From an optimization exercise on the open Yosys and OpenROAD flow, aimed at small area; shortcuts taken in it are not production practice. Only simulation tests tie the RTL to the original design; equivalence was not proved. Power and IR drop assume default switching activity.

`flow/run.sh`:
```
#!/bin/bash
set -euo pipefail
export BUFFER_PORTS_ARGS="-buffer_cell sky130_fd_sc_hd__buf_1"
bash standard.sh > standard.log 2>&1
```
`standard.sh`:
```
#!/bin/bash
# synth_recipe.tcl (not shown) runs the flow's synth.tcl, then flattens the netlist and writes it again
# the make line also repeats each setting of config.mk as NAME=value (left out here)
make -C /OpenROAD-flow-scripts/flow DESIGN_CONFIG=/design/flow/config.mk WORK_HOME=/design/flow/orfs CLKGATE_MAP_FILE= SYNTH_SCRIPT=/design/flow/synth_recipe.tcl "${@:-finish}"
```
`config.mk`:
```
export PLATFORM = sky130hd
export DESIGN_NAME = regfile_sb
export DESIGN_NICKNAME = regfile_sb
export VERILOG_FILES = /design/flow/design.v
export SDC_FILE = /design/flow/constraint.sdc
export NUM_CORES = 4
export LEC_CHECK = 0
export CAP_MARGIN = 20
export CORE_MARGIN = 2
export CORE_UTILIZATION = 55
export CTS_CLUSTER_DIAMETER = 70
export CTS_CLUSTER_SIZE = 30
export SLEW_MARGIN = 20
export SYNTH_HIERARCHICAL = 1
```
`constraint.sdc`:
```
create_clock -name core_clock -period 8.0 [get_ports {Clk}]
set_input_delay 1.6000 -clock core_clock [delete_from_list [all_inputs] [get_ports {Clk}]]
set_output_delay 1.6000 -clock core_clock [all_outputs]
set_load 0.01 [all_outputs]
```
`design.v`:
```
module rf_aoi222 (
  input  logic a0, b0, a1, b1, a2, b2,
  output logic y
);
  assign y = ~((a0 & b0) | (a1 & b1) | (a2 & b2));
endmodule
module rf_nand4 (
  input  logic a, b, c, d,
  output logic y
);
  assign y = ~(a & b & c & d);
endmodule
module rf_nand3 (
  input  logic a, b, c,
  output logic y
);
  assign y = ~(a & b & c);
endmodule
module rf_nand2 (
  input  logic a, b,
  output logic y
);
  assign y = ~(a & b);
endmodule
module rf_rdout (
  input  logic p0, p1, p2,
  input  logic byp, bypn, wn,
  output logic y
);
  logic rn;
  assign rn = ~(p0 | p1 | p2);
  assign y  = ~((rn | byp) & (wn | bypn));
endmodule
module rf_oai31 (
  input  logic p0, p1, p2, bn,
  output logic y
);
  assign y = ~((p0 | p1 | p2) & bn);
endmodule
module rf_or3 (
  input  logic p0, p1, p2,
  output logic y
);
  assign y = p0 | p1 | p2;
endmodule
module rf_and2 (
  input  logic a, b,
  output logic y
);
  assign y = a & b;
endmodule
module rf_ao22 (
  input  logic a0, a1, b0, b1,
  output logic y
);
  assign y = (a0 & a1) | (b0 & b1);
endmodule
module rf_sel31 (
  input  logic [30:0] d,
  input  logic [30:0] s,
  output logic [2:0]  p
);
  logic [10:0] z;
  for (genvar k = 0; k < 10; k++) begin : gAoi
    rf_aoi222 uA (.a0(d[3*k]), .b0(s[3*k]), .a1(d[3*k+1]), .b1(s[3*k+1]),
                  .a2(d[3*k+2]), .b2(s[3*k+2]), .y(z[k]));
  end
  rf_nand2 uN2 (.a(d[30]), .b(s[30]), .y(z[10]));
  rf_nand4 uP0 (.a(z[0]), .b(z[1]), .c(z[2]), .d(z[3]), .y(p[0]));
  rf_nand4 uP1 (.a(z[4]), .b(z[5]), .c(z[6]), .d(z[7]), .y(p[1]));
  rf_nand3 uP2 (.a(z[8]), .b(z[9]), .c(z[10]), .y(p[2]));
endmodule
module rf_rdbit (
  input  logic [30:0] d,
  input  logic [30:0] s,
  input  logic        byp,
  input  logic        bypn,
  input  logic        wn,
  output logic        y
);
  logic [2:0] p;
  rf_sel31 uS (.d(d), .s(s), .p(p));
  rf_rdout uY (.p0(p[0]), .p1(p[1]), .p2(p[2]), .byp(byp), .bypn(bypn), .wn(wn), .y(y));
endmodule
module rf_dec5 (
  input  logic [4:0]  a,
  input  logic        en,
  output logic [31:1] y
);
  logic [3:0] lo;
  logic [7:0] hi;
  for (genvar j = 0; j < 4; j++) begin : gLo
    assign lo[j] = en && (a[1:0] == 2'(j));
  end
  for (genvar j = 0; j < 8; j++) begin : gHi
    assign hi[j] = (a[4:2] == 3'(j));
  end
  for (genvar i = 1; i < 32; i++) begin : gY
    assign y[i] = lo[i % 4] && hi[i / 4];
  end
endmodule
module rf_dec5n (
  input  logic [4:0]  a,
  input  logic        en,
  output logic [31:1] yn
);
  logic [3:0] lo;
  logic [7:0] hi;
  for (genvar j = 0; j < 4; j++) begin : gLo
    assign lo[j] = en && (a[1:0] == 2'(j));
  end
  for (genvar j = 0; j < 8; j++) begin : gHi
    assign hi[j] = (a[4:2] == 3'(j));
  end
  for (genvar i = 1; i < 32; i++) begin : gY
    assign yn[i] = !(lo[i % 4] && hi[i / 4]);
  end
endmodule
module rf_dec5r (
  input  logic [4:0]  a,
  output logic [31:1] y
);
  logic [3:0] lo;
  logic [7:0] hi;
  for (genvar j = 0; j < 4; j++) begin : gLo
    assign lo[j] = (a[1:0] == 2'(j));
  end
  for (genvar j = 0; j < 8; j++) begin : gHi
    assign hi[j] = (a[4:2] == 3'(j));
  end
  for (genvar i = 1; i < 32; i++) begin : gY
    assign y[i] = lo[i % 4] && hi[i / 4];
  end
endmodule
module regfile_sb #(
  parameter int unsigned DATA_W = 32,
  parameter int unsigned ADDR_W = 5,
  parameter int unsigned BYPASS = 1
) (
  input  logic                Clk,
  input  logic                Rst_n,
  input  logic                WE,
  input  logic [ADDR_W-1:0]   Rw,
  input  logic [DATA_W/8-1:0] WBE,
  input  logic [DATA_W-1:0]   busW,
  input  logic [ADDR_W-1:0]   Ra,
  input  logic [ADDR_W-1:0]   Rb,
  output logic [DATA_W-1:0]   busA,
  output logic [DATA_W-1:0]   busB,
  output logic                RdyA,
  output logic                RdyB,
  input  logic                Issue,
  input  logic [ADDR_W-1:0]   Rd,
  output logic [ADDR_W:0]     PendCnt
);
  localparam int unsigned DEPTH = 1 << ADDR_W;
  localparam int unsigned NLANE = DATA_W / 8;
  localparam logic        BYP   = (BYPASS != 0);
  logic [DATA_W-1:0] regs [1:DEPTH-1];
  logic [DATA_W-1:0] regsNext [1:DEPTH-1];
  logic [DEPTH-1:1]  pend;
  logic [DEPTH-1:1]  wselN, wselR0, dsel, selA0, selA1, selB0, selB1;
  logic [NLANE-1:0]  wbeR, wbeW;
  logic [DATA_W-1:0] wbit0, wbit1, wn;
  logic [NLANE-1:0]  lnA, lnB, lnAn, lnBn;
  logic              wrEn, isEn;
  logic              bypA, bypB, bypAn, bypBn;
  logic [2:0]        pA, pB, pRw, pRd;
  logic              pendRw, pendRd;
  logic              incr, decr;
  assign wrEn = WE && (Rw != '0);
  assign isEn = Issue && (Rd != '0);
  rf_dec5n uDecW  (.a(Rw), .en(WE),    .yn(wselN));
  rf_dec5  uDecD  (.a(Rd), .en(Issue), .y(dsel));
  rf_dec5r uDecA0 (.a(Ra), .y(selA0));
  rf_dec5r uDecA1 (.a(Ra), .y(selA1));
  rf_dec5r uDecB0 (.a(Rb), .y(selB0));
  rf_dec5r uDecB1 (.a(Rb), .y(selB1));
  for (genvar l = 0; l < NLANE; l++) begin : gWbe
    assign wbeR[l] = WBE[l] || !Rst_n;
    assign wbeW[l] = WBE[l] && Rst_n;
  end
  for (genvar b = 0; b < DATA_W; b++) begin : gWb
    rf_and2 uW0 (.a(busW[b]), .b(wbeW[b/8]), .y(wbit0[b]));
    rf_and2 uW1 (.a(busW[b]), .b(wbeW[b/8]), .y(wbit1[b]));
    assign wn[b] = !busW[b];
  end
  for (genvar i = 1; i < DEPTH; i++) begin : gReg
    logic [1:0] wselR;
    rf_nand2 uS0 (.a(wselN[i]), .b(Rst_n), .y(wselR[0]));
    rf_nand2 uS1 (.a(wselN[i]), .b(Rst_n), .y(wselR[1]));
    assign wselR0[i] = wselR[0];
    for (genvar l = 0; l < NLANE; l++) begin : gLane
      logic holdN;
      rf_nand2 uHn (.a(wselR[l/2]), .b(wbeR[l]), .y(holdN));
      for (genvar b = 8*l; b < 8*l+8; b++) begin : gBit
        rf_ao22 uH (.a0(wselR[l/2]), .a1(i < 16 ? wbit0[b] : wbit1[b]), .b0(holdN),
                    .b1(regs[i][b]), .y(regsNext[i][b]));
      end
    end
    always_ff @(posedge Clk) regs[i] <= regsNext[i];
    always_ff @(posedge Clk) begin
      pend[i] <= (Rst_n && dsel[i]) || (pend[i] && !wselR[0]);
    end
  end
  assign bypA  = BYP && Rst_n && wrEn && (Rw == Ra);
  assign bypB  = BYP && Rst_n && wrEn && (Rw == Rb);
  assign bypAn = !bypA;
  assign bypBn = !bypB;
  for (genvar l = 0; l < NLANE; l++) begin : gLn
    assign lnA[l]  = bypA && WBE[l];
    assign lnB[l]  = bypB && WBE[l];
    assign lnAn[l] = !(bypA && WBE[l]);
    assign lnBn[l] = !(bypB && WBE[l]);
  end
  for (genvar b = 0; b < DATA_W; b++) begin : gRd
    logic [30:0] col;
    for (genvar i = 1; i < DEPTH; i++) begin : gCol
      assign col[i-1] = regs[i][b];
    end
    rf_rdbit uA (.d(col), .s(b < 16 ? selA0 : selA1), .byp(lnA[b/8]), .bypn(lnAn[b/8]),
                 .wn(wn[b]), .y(busA[b]));
    rf_rdbit uB (.d(col), .s(b < 16 ? selB0 : selB1), .byp(lnB[b/8]), .bypn(lnBn[b/8]),
                 .wn(wn[b]), .y(busB[b]));
  end
  rf_sel31 uPA  (.d(pend), .s(selA0), .p(pA));
  rf_sel31 uPB  (.d(pend), .s(selB1), .p(pB));
  rf_sel31 uPRw (.d(pend), .s(wselR0), .p(pRw));
  rf_sel31 uPRd (.d(pend), .s(dsel), .p(pRd));
  rf_oai31 uRA  (.p0(pA[0]), .p1(pA[1]), .p2(pA[2]), .bn(bypAn), .y(RdyA));
  rf_oai31 uRB  (.p0(pB[0]), .p1(pB[1]), .p2(pB[2]), .bn(bypBn), .y(RdyB));
  rf_or3   uORw (.p0(pRw[0]), .p1(pRw[1]), .p2(pRw[2]), .y(pendRw));
  rf_or3   uORd (.p0(pRd[0]), .p1(pRd[1]), .p2(pRd[2]), .y(pendRd));
  assign incr = isEn && !pendRd;
  assign decr = wrEn && pendRw && !(isEn && (Rd == Rw));
  always_ff @(posedge Clk) begin
    if (!Rst_n)             PendCnt <= '0;
    else if (incr && !decr) PendCnt <= PendCnt + 1'b1;
    else if (decr && !incr) PendCnt <= PendCnt - 1'b1;
  end
endmodule
```
==> impl_results.md, run 1 <==
* Outcome: no timing/DRC/antenna violations
* Total number of vias at approximately 43000
* Skew-Pair Late Insertion Delay at roughly 0.67 ns
* Final Skew at 0.01662 ns
* Fmax at 151.8 MHz
* CP max FO at 17
* Flop2flop setup slack at 4.15 ns
* Final setup violation count at 0
* Resized Gates After CTS at 0
* CTS Buf Count at 50
* Fraction of layout cells with a size suffix above 1 at 6.725%
* Vias in the first global route at approximately 38000
* Worst hold path type: reg2reg
* Final min period at 6.586 ns
* Slew headroom at 20.03%
* LEAKAGE at 0.01768 uW
* WS Path Type: in2out
* Seq pwr share at between 50% and 60%
* Hold_buf cts at 0
* Post-Route WL at approximately 180000 um
* Num rows at 101
* Layout area overhead at 10.89%
* Mapped cell area at 0.04199 sq mm
* Sequential fraction of the synthesis area at 49.06%
* Avg Inst Size Synth at 10.88 sq um
* R2R depth at 11
* Initial core utilization at a little under three fifths
* RSZ-0062 raised after global routing: false
* First drt pass iteration count at 19
* GRT Residual Overflow at 0
* Total core area at roughly 0.076 sq mm
* Yosys warnings at 10
* Die H at 280.3 um
* Cells after DPL at approximately 5100
* Reg2reg end: PendCnt[5]
* Gpl congestion at 1.067
* Vias/cell at just over 8
* GRT Resource Usage Total at approximately 42%
* Reg area at 0.02060 sq mm
* Most common cell in the synthesized netlist: dfxtp_1
* Synthesized Nets at 3925
* Worst vdd ir at about 0.00023 V
* Port Buffers at 131
* # H-tree levels at 2
* Hpwl dp at 122200 um
* # fillers at 6239
* Setup TNS at 0 ns
* Max Cap Viol at 0
* First-pass GRT wire length at 256700 um
* WP data required at between 6 and 7 ns
* Die ar. at 0.07858 sq mm
* Initial antenna violation count at 7
* Crit share post-route at 82.32%
* Post-CTS setup buffers at 0
* I/O Pins at 132
* Final Hold Fails at 0
* Post-synth top flop: dfxtp_1
* Root buffer cell: clkbuf_16
* P per Cell Area at 225.5 mW/mm^2
* DR DRC count at 0
* Pint at ~7400 uW
* Nets at 4240
* Pin count of the biggest net entering global routing at 64
* FFs w/ async S/R, synth at 0%
* Crit. End Element: output pin
* Die W at 280.3 um
* Worst-path clk slew at 0.10 ns
* Top cell type's share of synthesized area at 49.06%
* Synth cell types at 51
* Cells on Worst Hold Path at 1
* Hold Crit Start: regs[1][29]
* Seq cells post-synth at about 1000
* Clk buf depth at 3
* Dominant cell type by area after synthesis: dfxtp_1
* Arrival time of the worst setup path at 4.99 ns
* Psw at 3130 uW
* Non-Filler Instances at 5188
* CTS tree: built
* Multi-input gate area at 0.02104 sq mm
* Clk pwr share at slightly above 30%
* Ranking of synthesized cells by area: dfxtp_1 (49%), a22o_1 (21%), a222oi_1 (16%), nand2_1 (2.9%), nand4_1 (2.1%)
* CP startpoint kind: primary input
* Reg2reg start: pend[1]
* Commonest cells post-synth: dfxtp_1 (1029), a22o_1 (992), a222oi_1 (680)
* Post-synthesis instance total at 3859
* Clock sink count at roughly 1000
* WHS Endpoint: regs[1][29]
* Logic gate share of total power at 12.5%
* Routed Antenna Nets at 0
* Final Max Slew Viols at 0
* Net Sw Frac at 29.81%
* Per-cell routed wire length at 34.02 um
* Number of synthesized flops with an enable pin at 0
* Worst Max-Slew Pin Slew at about 1.2 ns
* First DRT Iteration DRCs at roughly 11000
-- per-stage QoR --
stage / instance area, sq um / power (uW) / hold slack, ns / worst slack [ns] / utilization (%)
floorplan: 41990 / 6690 / 0.4615 / 3.222 / -
global placement: 44770 / 7184 / 0.4740 / 1.672 / 59.05
detailed placement: 44770 / 7250 / 0.4784 / 1.637 / 59.05
CTS: 46540 / 10410 / 0.5087 / 1.612 / 61.38
global route: 46560 / 10780 / 0.5195 / 1.434 / 61.41
finish: 46560 / 10500 / 0.5120 / 1.414 / 61.41
-- logic make-up after synthesis --
family	share of synthesized area (%)
multiplexers	0.02384
AO/OA/AOI/OAI	38.51
adder cells (fa/ha/maj)	0.1967
flip-flops	49.06
AND/OR/NAND/NOR	10.97
XOR/XNOR	0.3754
buffers and inverters	0.8671
-- state kept, by name, summed over array words and instances (netlist names) --
| name | cells |
|---|---|
| PendCnt | 6 |
| pend | 31 |
| regs | 992 |
-- per-module statistics from Yosys (local to each module, per instance), a selection --
| module | cells | copies in the design | flip-flops and latches | area [sq um] |
|---|---|---|---|---|
| rf_nand4 | 1 | 136 | 0 | 6.256 |
| rf_and2 | 1 | 64 | 0 | 6.256 |
| rf_nand2 | 1 | 254 | 0 | 3.754 |
| regfile_sb | 1254 | 1 | 1029 | 21800 |
| rf_or3 | 1 | 2 | 0 | 6.256 |
| rf_dec5 | 46 | 1 | 0 | 226.5 |
| rf_dec5n | 49 | 1 | 0 | 301.5 |
| rf_nand3 | 1 | 68 | 0 | 5.005 |
| rf_dec5r | 46 | 4 | 0 | 217.7 |
-- power by group through the flow --
stage | clock network (uW) | registers, uW | logic (uW)
floorplan | 0 | 5910 | 782
global placement | 0 | 5970 | 1210
detailed placement | 0 | 6000 | 1250
CTS | 3270 | 5890 | 1250
global route | 3450 | 5960 | 1370
finish | 3270 | 5920 | 1320
-- how the worst max path moves through the flow --
stage / start / end / slack, ns
after floorplan: Ra[0] / busA[0] / 3.22
after global placement: Ra[3] / busA[24] / 1.67
after detailed placement: Ra[3] / busA[27] / 1.64
after CTS: Ra[3] / busA[27] / 1.61
after global routing: Rb[3] / busB[25] / 1.43
final: Rb[3] / busB[25] / 1.41
-- cells in the final DEF (no fill, tap or decap), types with 12 or more instances in the layout --
cell / count
dfxtp_1: 1029
a22o_1: 992
a222oi_1: 680
nand2_1: 328
nor2_1: 157
buf_4: 157
nand4_1: 139
buf_1: 129
nand3_1: 87
and2_1: 72
inv_1: 66
nor3_1: 65
o22ai_1: 64
clkbuf_16: 53
o21ai_0: 31
nand2b_1: 14
or3b_4: 12
nand3b_1: 12
-- worst max-delay path, stage by stage --
cell      delay [ns]
buf_1           0.64
buf_4           0.28
or3b_4          0.41
nor2_1          0.83
a222oi_1        0.23
nand4_1         0.26
nor3_1          0.08
o22ai_1         0.43
buf_1           0.21
-- cell type report --
cell class / count / share of cell area, %
inverter: 66 / 0.5320
multi-input combinational: 2739 / 45.19
clock buffer: 55 / 2.907
sequential: 1029 / 44.24
clock inverter: 31 / 0.8921
timing repair buffer: 288 / 3.598
tap: 978 / 2.628
antenna: 2 / 0.01075
-- metal layers --
metal | part of all wire [%] | global-route usage [%] | vias up
met5 | 0.037 | 0 | -
met1 | 39 | 62.27 | 20960
li1 | - | - | 17690
met4 | 3.2 | 9.557 | 10
met2 | 39 | 57.34 | 4018
met3 | 18 | 17.53 | 474
==> inputs of run 2 (changes only) <==
--- a/config.mk
+++ b/config.mk
@@ -12,2 +12,3 @@
 export CTS_CLUSTER_SIZE = 30
+export GPL_TIMING_DRIVEN = 0
 export SLEW_MARGIN = 20
==> run 2 against run 1 <==
Net effect: still clean on timing, DRC and antenna; first-iteration DRC count increased by 3.6%; die area unchanged; global-route usage decreased by 0.30 points; combinational power about the same; cell area decreased by 1.0%; area after synthesis unchanged; routed wire length decreased by 0.12%; power about the same; core utilization decreased by 0.62 points; via count decreased by 0.73%; sequential cell count unchanged; maximum frequency decreased by 5.8%.
==> impl_results.md, run 2 <==
* Outcome: no timing/DRC/antenna violations
* WP data required at 6.40 ns (about the same)
* Seq cells post-synth at 1029 (unchanged)
* Max Cap Viol at 0 (unchanged)
* Crit. End Element: output pin
* Mapped cell area at 0.04199 sq mm (unchanged)
* Synth Area in Adders at 0.1967% (unchanged)
* GRT Resource Usage Total at 42.15% (-0.30 points)
* R2R depth at 11 (unchanged)
* Gpl congestion at 1.069 (+0.22%)
* # H-tree levels at 2 (unchanged)
* Crit share post-route at 87.38% (+5.1 points)
* Post-synthesis compound-gate area fraction at 38.51% (unchanged)
* Die H at 280.3 um (unchanged)
* Top Registers: regs (992), pend (31), PendCnt (6)
* Slew headroom at 16.03% (-4.0 points)
* Mux contribution to synthesized area at 0.02384% (unchanged)
* Post-Route WL at 176300 um (-0.12%)
* Final Skew at 0.01988 ns (+0.003263 ns)
* Metal2 WL at 71510 um (+3.5%)
* LEAKAGE at 0.01704 uW (-3.6%)
* Final Hold Fails at 0 (unchanged)
* Avg Inst Size Synth at 10.88 sq um (unchanged)
* Number of synthesized flops with an enable pin at 0 (unchanged)
* Total core area at 0.07582 sq mm (unchanged)
* CTS tree: built
* Initial core utilization at 55.38% (unchanged)
* Dominant cell type by area after synthesis: dfxtp_1
* Logic gate share of total power at 12.5% (about the same)
* Initial antenna violation count at 13 (+6)
* Final Max Slew Viols at 0 (unchanged)
* Top cell type's share of synthesized area at 49.06% (unchanged)
* WS Path Type: in2out
* Seq pwr share at 56.3% (about the same)
* First DRT Iteration DRCs at 11800 (+3.6%)
* Per-cell routed wire length at 34.70 um (+2.0%)
* Flop2flop setup slack at 4.01 ns (-0.14 ns)
* Post-synthesis instance total at 3859 (unchanged)
* Num rows at 101 (unchanged)
* Cells on Worst Hold Path at 2 (+1)
* Resized Gates After CTS at 0 (unchanged)
* P per Cell Area at 227.8 mW/mm^2 (+1.0%)
* Clk buf depth at 3 (unchanged)
* Pin count of the biggest net entering global routing at 50 (-22%)
* First-pass GRT wire length at 254500 um (-0.87%)
* Setup TNS at 0 ns (unchanged)
* Final setup violation count at 0 (unchanged)
* Pint at 7356 uW (-0.19%)
* Nets at 4128 (-2.6%)
* CTS Buf Count at 51 (+2.0%)
* Final min period at 6.990 ns (+0.4044 ns)
* Hpwl dp at 122600 um (+0.34%)
* Top routing layer in use: met5
* Vias in the first global route at 38540 (+0.26%)
* RSZ-0062 raised after global routing: false
* Commonest cells post-synth: dfxtp_1 (1029), a22o_1 (992), a222oi_1 (680)
* Arrival time of the worst setup path at 5.39 ns (+0.40 ns)
* Hold_buf cts at 0 (unchanged)
* Most common cell after layout, fill and taps aside: dfxtp_1
* Xor/xnor share of the synthesized area at 0.3754% (unchanged)
* CP max FO at 17 (unchanged)
* Vias/cell at 8.431 (+1.4%)
* FFs w/ async S/R, synth at 0% (unchanged)
* Routed Antenna Nets at 0 (unchanged)
* CP startpoint kind: primary input
* Ranking of synthesized cells by area: dfxtp_1 (49%), a22o_1 (21%), a222oi_1 (16%), nand2_1 (2.9%), nand4_1 (2.1%)
* Worst Max-Slew Pin Slew at 1.253 ns (+0.05755 ns)
* Met1 WL at 69090 um (-0.33%)
* Port Buffers at 131 (unchanged)
* Layout area overhead at 9.764%
* Worst vdd ir at 0.0002095 V (-7.7%)
* Power, Total at 10500 uW (about the same)
* # fillers at 6217 (-0.35%)
* I/O Pins at 132 (unchanged)
* Max reg flops at 992 (unchanged)
* Yosys warnings at 10 (unchanged)
* Net Sw Frac at 29.94% (+0.13 points)
* Sequential fraction of the synthesis area at 49.06% (unchanged)
* Skew-Pair Late Insertion Delay at 0.67 ns (about the same)
* Reg2reg start: pend[4]
* Post-synth top flop: dfxtp_1
* Clock sink count at 1029 (unchanged)
* Psw at 3144 uW (+0.45%)
* Worst hold path type: reg2reg
* Post-CTS setup buffers at 0 (unchanged)
* Root buffer cell: clkbuf_16
* Synth Area in Simple Gates at 10.97% (unchanged)
* Synthesized Nets at 3925 (unchanged)
* Worst-path clk slew at 0.10 ns (about the same)
* GRT Residual Overflow at 0 (unchanged)
* Largest Register: regs
* Largest family of logic cells by synthesized area: compound AO/OA/AOI/OAI gates
* First drt pass iteration count at 14 (-5)
* WHS Endpoint: PendCnt[2]
* Die ar. at 0.07858 sq mm (unchanged)
* Routed met3 length at 30810 um (-4.7%)
* Clk pwr share at 31.3% (+0.2 points)
* Hold Crit Start: PendCnt[2]
* Most common cell in the synthesized netlist: dfxtp_1
* Total number of vias at 42830 (-0.73%)
* Die W at 280.3 um (unchanged)
* Most frequent cells in the layout: dfxtp_1 (1029), a22o_1 (992), a222oi_1 (680), nand2_1 (328), nand4_1 (139)
* Reg2reg end: PendCnt[5]
* Fraction of layout cells with a size suffix above 1 at 6.685% (-0.041 points)
* DR DRC count at 0 (unchanged)
* Synth cell types at 51 (unchanged)
* Fmax at 143.1 MHz (-5.8%)
## run 2: how the worst max path moves through the flow
stage                from          to  depth (start not counted)
floorplan           Ra[0]     busA[0]                          7
global placement    Rst_n  PendCnt[5]                         13
detailed placement  Ra[3]     busA[1]                          8
CTS                 Ra[3]     busA[1]                          8
global route        Rb[0]    busB[22]                          9
finish              Rb[0]    busB[22]                          9
## run 2: layer usage
metal,GRT usage [%],vias to the layer above
met5,0,-
met3,16.82,393
li1,-,17480
met4,9.009,18
met2,58.87,3970
met1,60.73,20970
## run 2: kinds of logic (layout without fill, tap and decap cells)
| group | count (synthesis) | count (layout) |
|---|---|---|
| adders and majority gates | 6 | 6 |
| and+or+nand+nor | 933 | 933 |
| buffers and inverters | 91 | 331 |
| other | 0 | 3 |
| DFF | 1029 | 1029 |
| AOI/OAI and AO/OA | 1781 | 1781 |
| xor gates and xnor gates | 18 | 18 |
| muxes | 1 | 1 |
## run 2: power by group through the flow
| stage | Combinational [uW] | Sequential (uW) | Clock (uW) |
|---|---|---|---|
| floorplan | 782 | 5910 | 0 |
| global placement | 1180 | 5960 | 0 |
| detailed placement | 1240 | 6000 | 0 |
| CTS | 1240 | 5890 | 3280 |
| global route | 1350 | 5950 | 3470 |
| finish | 1310 | 5910 | 3280 |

++++++++++++++++++++

## TASK DETAILS:
With the line holding "## run 2: kinds" as the first and the line holding "1781 | 1781 |" as the last, set down that range of the entries above exactly, and nothing else.

## TASK SOLUTION:
## run 2: kinds of logic (layout without fill, tap and decap cells)
| group | count (synthesis) | count (layout) |
|---|---|---|
| adders and majority gates | 6 | 6 |
| and+or+nand+nor | 933 | 933 |
| buffers and inverters | 91 | 331 |
| other | 0 | 3 |
| DFF | 1029 | 1029 |
| AOI/OAI and AO/OA | 1781 | 1781 |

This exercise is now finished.